Problem requirements:
Identify and pull out each line of the entries in which "reversiveCounter" occurs.

Stored data entries:
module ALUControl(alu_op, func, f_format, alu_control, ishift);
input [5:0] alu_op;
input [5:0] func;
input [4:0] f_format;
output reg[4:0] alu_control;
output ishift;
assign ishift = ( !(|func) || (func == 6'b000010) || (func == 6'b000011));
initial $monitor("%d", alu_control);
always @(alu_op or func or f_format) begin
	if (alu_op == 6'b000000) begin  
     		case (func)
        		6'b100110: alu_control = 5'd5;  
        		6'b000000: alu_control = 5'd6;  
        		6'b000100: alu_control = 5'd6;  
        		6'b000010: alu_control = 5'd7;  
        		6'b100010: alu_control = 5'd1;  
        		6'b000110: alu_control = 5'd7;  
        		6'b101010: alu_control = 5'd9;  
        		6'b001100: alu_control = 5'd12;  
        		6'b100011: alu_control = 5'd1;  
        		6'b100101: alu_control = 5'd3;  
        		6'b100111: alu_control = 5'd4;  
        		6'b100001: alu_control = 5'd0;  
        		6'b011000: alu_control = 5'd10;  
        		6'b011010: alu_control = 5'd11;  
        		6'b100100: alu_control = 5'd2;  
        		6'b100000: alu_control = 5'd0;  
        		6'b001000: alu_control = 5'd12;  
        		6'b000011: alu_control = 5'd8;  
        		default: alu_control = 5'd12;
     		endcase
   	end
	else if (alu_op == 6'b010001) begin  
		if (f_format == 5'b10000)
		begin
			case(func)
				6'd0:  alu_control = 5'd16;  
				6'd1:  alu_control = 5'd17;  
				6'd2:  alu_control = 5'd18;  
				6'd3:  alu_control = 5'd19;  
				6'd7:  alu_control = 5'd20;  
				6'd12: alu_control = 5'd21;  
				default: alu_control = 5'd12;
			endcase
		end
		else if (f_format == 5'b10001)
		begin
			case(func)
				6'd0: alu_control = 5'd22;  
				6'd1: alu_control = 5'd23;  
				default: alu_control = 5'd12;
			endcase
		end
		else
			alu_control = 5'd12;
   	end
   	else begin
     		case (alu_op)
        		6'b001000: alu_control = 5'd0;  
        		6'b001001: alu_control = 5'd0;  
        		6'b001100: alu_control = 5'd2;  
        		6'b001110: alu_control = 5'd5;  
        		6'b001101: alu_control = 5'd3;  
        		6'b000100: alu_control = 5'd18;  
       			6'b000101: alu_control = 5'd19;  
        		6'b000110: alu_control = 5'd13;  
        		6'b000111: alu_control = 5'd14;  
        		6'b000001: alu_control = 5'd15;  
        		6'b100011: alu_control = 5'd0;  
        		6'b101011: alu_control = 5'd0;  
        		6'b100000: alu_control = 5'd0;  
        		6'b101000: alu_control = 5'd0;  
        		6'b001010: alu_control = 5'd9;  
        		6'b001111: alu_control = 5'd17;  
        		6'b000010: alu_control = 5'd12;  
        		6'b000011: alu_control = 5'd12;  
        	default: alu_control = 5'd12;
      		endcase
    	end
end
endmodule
--
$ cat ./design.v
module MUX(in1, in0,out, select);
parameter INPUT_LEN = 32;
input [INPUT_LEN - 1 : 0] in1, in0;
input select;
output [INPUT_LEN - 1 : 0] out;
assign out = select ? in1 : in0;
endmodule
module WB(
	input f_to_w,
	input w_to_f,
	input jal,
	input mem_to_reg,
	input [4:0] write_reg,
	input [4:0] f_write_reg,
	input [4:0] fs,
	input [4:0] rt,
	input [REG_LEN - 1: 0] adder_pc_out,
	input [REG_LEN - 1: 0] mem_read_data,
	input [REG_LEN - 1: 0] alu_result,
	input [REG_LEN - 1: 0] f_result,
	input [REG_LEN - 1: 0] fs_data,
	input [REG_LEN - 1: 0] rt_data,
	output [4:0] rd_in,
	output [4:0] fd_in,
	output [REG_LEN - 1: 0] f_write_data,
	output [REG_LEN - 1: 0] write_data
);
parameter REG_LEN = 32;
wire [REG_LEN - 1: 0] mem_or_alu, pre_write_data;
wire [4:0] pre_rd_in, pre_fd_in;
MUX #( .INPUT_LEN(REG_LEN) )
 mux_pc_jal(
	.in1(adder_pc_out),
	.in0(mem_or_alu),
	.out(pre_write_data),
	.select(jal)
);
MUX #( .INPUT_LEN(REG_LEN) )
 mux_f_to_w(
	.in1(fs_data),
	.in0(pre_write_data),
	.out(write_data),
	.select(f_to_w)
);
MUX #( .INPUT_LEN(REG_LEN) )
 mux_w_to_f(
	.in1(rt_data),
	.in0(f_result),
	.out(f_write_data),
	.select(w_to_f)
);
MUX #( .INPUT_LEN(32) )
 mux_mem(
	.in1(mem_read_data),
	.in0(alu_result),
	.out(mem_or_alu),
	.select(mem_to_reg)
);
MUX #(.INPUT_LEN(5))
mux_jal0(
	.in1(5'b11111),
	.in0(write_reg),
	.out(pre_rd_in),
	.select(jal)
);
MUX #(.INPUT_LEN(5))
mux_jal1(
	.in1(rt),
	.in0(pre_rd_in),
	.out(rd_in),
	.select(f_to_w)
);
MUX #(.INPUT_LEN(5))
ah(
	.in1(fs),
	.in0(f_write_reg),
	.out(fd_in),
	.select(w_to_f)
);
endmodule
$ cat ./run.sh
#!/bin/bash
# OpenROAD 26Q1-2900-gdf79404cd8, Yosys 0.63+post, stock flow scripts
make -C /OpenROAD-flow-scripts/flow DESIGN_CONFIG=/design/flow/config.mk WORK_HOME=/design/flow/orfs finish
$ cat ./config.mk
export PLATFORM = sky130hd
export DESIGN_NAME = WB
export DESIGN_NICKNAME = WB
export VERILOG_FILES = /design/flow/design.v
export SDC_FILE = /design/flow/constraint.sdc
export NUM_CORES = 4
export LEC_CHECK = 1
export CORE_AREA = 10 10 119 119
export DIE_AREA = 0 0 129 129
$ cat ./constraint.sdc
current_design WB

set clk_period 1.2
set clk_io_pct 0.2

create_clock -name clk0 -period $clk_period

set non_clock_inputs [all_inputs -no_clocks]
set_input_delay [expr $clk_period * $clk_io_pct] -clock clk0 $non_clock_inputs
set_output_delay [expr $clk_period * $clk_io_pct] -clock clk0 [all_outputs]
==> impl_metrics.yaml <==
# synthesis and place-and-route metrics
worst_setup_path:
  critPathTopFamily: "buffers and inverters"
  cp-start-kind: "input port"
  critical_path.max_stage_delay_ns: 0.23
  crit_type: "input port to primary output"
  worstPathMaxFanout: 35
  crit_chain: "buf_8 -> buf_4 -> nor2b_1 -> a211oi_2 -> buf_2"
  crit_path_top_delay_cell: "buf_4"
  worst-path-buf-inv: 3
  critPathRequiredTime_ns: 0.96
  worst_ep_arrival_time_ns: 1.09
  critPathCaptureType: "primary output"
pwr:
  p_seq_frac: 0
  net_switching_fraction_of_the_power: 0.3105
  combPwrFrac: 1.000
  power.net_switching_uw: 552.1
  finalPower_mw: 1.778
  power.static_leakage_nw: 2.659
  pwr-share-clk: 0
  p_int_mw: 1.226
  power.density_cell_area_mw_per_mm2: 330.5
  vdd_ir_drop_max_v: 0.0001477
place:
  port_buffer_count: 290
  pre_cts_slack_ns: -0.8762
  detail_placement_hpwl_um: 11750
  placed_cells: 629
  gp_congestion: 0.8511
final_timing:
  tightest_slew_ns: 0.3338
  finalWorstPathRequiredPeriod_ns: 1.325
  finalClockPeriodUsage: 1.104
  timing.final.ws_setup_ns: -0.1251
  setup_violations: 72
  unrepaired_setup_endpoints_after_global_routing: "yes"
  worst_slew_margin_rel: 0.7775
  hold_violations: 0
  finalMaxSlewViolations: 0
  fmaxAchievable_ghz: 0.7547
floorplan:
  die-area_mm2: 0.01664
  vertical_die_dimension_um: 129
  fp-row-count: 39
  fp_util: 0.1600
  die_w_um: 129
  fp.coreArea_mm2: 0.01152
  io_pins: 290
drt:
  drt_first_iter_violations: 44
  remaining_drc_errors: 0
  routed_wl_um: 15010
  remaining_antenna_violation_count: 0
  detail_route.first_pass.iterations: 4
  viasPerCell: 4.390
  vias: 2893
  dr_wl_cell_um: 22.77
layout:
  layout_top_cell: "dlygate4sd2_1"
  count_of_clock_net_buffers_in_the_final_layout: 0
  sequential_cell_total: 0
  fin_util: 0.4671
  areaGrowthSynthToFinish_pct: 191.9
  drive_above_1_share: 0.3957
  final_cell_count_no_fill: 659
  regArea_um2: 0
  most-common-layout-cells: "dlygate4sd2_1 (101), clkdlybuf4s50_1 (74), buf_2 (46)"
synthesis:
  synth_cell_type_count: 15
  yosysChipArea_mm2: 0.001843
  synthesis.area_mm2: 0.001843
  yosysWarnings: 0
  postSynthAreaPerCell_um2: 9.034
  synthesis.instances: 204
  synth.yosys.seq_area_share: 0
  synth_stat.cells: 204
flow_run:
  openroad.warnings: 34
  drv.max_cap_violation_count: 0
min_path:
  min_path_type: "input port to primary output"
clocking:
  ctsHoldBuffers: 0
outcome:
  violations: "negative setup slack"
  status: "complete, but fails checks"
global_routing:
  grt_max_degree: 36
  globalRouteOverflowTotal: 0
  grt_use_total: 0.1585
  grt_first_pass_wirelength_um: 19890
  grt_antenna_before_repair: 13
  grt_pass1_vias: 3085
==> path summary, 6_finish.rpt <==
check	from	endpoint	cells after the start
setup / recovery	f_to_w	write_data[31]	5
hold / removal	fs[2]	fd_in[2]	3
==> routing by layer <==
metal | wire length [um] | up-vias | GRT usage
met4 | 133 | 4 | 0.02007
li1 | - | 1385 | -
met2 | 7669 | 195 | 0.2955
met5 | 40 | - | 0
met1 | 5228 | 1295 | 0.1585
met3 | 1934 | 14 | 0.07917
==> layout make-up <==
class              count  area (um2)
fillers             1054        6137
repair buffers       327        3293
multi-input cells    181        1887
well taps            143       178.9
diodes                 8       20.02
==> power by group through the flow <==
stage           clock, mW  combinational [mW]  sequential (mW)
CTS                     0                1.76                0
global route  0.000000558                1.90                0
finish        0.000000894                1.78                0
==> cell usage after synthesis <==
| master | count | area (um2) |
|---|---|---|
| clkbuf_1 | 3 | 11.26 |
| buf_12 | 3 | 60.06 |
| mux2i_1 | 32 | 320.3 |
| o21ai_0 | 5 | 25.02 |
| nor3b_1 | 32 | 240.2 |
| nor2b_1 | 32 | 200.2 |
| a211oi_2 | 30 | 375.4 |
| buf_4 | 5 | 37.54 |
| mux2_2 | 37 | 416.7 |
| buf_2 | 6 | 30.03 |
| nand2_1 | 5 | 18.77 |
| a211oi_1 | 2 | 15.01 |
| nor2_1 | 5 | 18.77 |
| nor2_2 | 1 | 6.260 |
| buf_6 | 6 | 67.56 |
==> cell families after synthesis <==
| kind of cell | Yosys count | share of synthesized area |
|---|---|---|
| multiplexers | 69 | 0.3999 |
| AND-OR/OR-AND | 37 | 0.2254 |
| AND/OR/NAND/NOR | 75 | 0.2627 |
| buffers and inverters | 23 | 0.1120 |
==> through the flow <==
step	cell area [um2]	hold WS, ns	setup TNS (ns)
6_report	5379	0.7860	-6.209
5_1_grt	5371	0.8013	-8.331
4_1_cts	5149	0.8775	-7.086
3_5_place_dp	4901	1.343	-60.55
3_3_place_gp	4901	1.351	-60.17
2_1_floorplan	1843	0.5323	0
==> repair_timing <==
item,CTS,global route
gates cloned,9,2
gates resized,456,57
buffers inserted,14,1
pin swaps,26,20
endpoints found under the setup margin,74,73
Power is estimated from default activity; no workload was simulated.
--
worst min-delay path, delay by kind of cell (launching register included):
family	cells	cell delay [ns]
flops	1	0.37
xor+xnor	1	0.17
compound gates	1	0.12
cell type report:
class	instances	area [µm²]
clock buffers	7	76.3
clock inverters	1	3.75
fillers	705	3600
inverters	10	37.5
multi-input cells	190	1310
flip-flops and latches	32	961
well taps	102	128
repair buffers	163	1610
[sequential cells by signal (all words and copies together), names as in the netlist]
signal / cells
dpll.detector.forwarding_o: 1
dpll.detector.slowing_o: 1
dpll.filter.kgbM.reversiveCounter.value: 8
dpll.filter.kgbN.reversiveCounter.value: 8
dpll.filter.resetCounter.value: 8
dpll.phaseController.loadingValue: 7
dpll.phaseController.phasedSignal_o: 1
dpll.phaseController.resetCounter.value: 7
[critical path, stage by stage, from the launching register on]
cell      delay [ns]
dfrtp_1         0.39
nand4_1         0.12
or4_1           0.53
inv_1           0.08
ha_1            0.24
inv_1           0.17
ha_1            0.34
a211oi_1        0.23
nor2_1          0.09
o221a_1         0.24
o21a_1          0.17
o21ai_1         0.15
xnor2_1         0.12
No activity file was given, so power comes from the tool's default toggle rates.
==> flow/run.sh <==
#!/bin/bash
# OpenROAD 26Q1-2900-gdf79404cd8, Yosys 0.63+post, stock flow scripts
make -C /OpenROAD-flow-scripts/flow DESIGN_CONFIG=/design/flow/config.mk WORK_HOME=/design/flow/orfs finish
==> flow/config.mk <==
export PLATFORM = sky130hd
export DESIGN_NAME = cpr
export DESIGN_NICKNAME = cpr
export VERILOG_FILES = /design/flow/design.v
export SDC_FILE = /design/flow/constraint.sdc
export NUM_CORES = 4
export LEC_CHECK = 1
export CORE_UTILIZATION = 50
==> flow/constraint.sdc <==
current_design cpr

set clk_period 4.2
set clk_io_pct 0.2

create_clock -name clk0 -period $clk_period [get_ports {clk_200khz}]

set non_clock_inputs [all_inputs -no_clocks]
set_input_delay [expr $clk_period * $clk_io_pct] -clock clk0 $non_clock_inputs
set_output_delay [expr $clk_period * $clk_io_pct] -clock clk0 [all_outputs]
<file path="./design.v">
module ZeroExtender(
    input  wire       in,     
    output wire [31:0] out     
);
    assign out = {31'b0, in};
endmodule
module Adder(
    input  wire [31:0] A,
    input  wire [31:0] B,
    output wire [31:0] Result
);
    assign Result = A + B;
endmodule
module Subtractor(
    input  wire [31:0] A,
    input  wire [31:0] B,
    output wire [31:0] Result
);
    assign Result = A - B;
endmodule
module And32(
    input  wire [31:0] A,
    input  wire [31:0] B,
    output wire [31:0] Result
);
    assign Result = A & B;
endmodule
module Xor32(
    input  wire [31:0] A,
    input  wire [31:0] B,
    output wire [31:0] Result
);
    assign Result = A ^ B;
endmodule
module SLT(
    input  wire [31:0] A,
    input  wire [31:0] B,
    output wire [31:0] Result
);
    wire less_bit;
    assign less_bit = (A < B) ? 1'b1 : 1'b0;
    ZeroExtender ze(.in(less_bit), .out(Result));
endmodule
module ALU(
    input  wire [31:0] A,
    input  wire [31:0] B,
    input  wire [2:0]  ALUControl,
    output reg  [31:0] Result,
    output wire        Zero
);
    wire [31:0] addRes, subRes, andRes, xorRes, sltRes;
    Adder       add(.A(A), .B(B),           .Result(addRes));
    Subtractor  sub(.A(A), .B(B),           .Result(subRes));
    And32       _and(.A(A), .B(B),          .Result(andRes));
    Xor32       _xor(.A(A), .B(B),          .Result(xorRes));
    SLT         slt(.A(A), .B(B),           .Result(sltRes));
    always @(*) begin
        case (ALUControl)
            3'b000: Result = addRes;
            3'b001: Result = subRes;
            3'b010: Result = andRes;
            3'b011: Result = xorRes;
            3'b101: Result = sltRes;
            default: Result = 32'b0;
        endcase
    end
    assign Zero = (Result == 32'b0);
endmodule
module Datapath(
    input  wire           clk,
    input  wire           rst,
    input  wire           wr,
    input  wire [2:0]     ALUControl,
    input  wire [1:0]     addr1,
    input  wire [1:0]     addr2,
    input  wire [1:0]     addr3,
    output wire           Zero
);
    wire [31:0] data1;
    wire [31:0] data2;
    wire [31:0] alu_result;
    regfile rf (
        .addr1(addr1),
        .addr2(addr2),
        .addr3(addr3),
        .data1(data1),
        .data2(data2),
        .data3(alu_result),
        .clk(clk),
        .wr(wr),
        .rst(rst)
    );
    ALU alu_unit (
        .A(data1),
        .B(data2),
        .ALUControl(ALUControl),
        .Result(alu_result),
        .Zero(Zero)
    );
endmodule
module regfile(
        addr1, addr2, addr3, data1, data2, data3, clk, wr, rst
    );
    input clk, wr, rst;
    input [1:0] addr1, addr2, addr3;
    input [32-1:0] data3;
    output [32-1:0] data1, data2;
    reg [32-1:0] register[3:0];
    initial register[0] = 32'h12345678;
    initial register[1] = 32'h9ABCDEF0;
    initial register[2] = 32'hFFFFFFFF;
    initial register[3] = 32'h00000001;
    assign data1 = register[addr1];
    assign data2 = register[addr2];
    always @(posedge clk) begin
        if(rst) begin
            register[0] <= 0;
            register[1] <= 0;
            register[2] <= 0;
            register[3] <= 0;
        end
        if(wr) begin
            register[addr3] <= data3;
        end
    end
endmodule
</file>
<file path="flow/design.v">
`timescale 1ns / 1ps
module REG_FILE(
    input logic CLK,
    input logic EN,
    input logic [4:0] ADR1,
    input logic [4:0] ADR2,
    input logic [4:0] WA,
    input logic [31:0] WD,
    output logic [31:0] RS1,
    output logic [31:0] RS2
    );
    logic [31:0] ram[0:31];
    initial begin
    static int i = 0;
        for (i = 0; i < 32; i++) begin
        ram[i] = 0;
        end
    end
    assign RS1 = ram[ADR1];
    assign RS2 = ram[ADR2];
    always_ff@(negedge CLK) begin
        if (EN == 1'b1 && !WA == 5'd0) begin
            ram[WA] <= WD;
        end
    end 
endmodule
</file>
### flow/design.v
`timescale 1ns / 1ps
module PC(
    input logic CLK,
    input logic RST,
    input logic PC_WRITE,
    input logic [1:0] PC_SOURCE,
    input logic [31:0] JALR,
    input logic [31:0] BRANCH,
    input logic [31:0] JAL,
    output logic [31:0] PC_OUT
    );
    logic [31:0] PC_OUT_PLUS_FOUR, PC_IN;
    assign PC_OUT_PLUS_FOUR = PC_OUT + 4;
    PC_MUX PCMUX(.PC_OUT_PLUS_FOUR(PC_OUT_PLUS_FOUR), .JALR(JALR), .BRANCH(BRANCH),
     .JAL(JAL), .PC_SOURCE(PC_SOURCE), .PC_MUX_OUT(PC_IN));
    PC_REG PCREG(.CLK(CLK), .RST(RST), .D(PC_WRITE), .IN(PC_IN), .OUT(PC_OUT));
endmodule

The answer:
dpll.filter.kgbM.reversiveCounter.value: 8
dpll.filter.kgbN.reversiveCounter.value: 8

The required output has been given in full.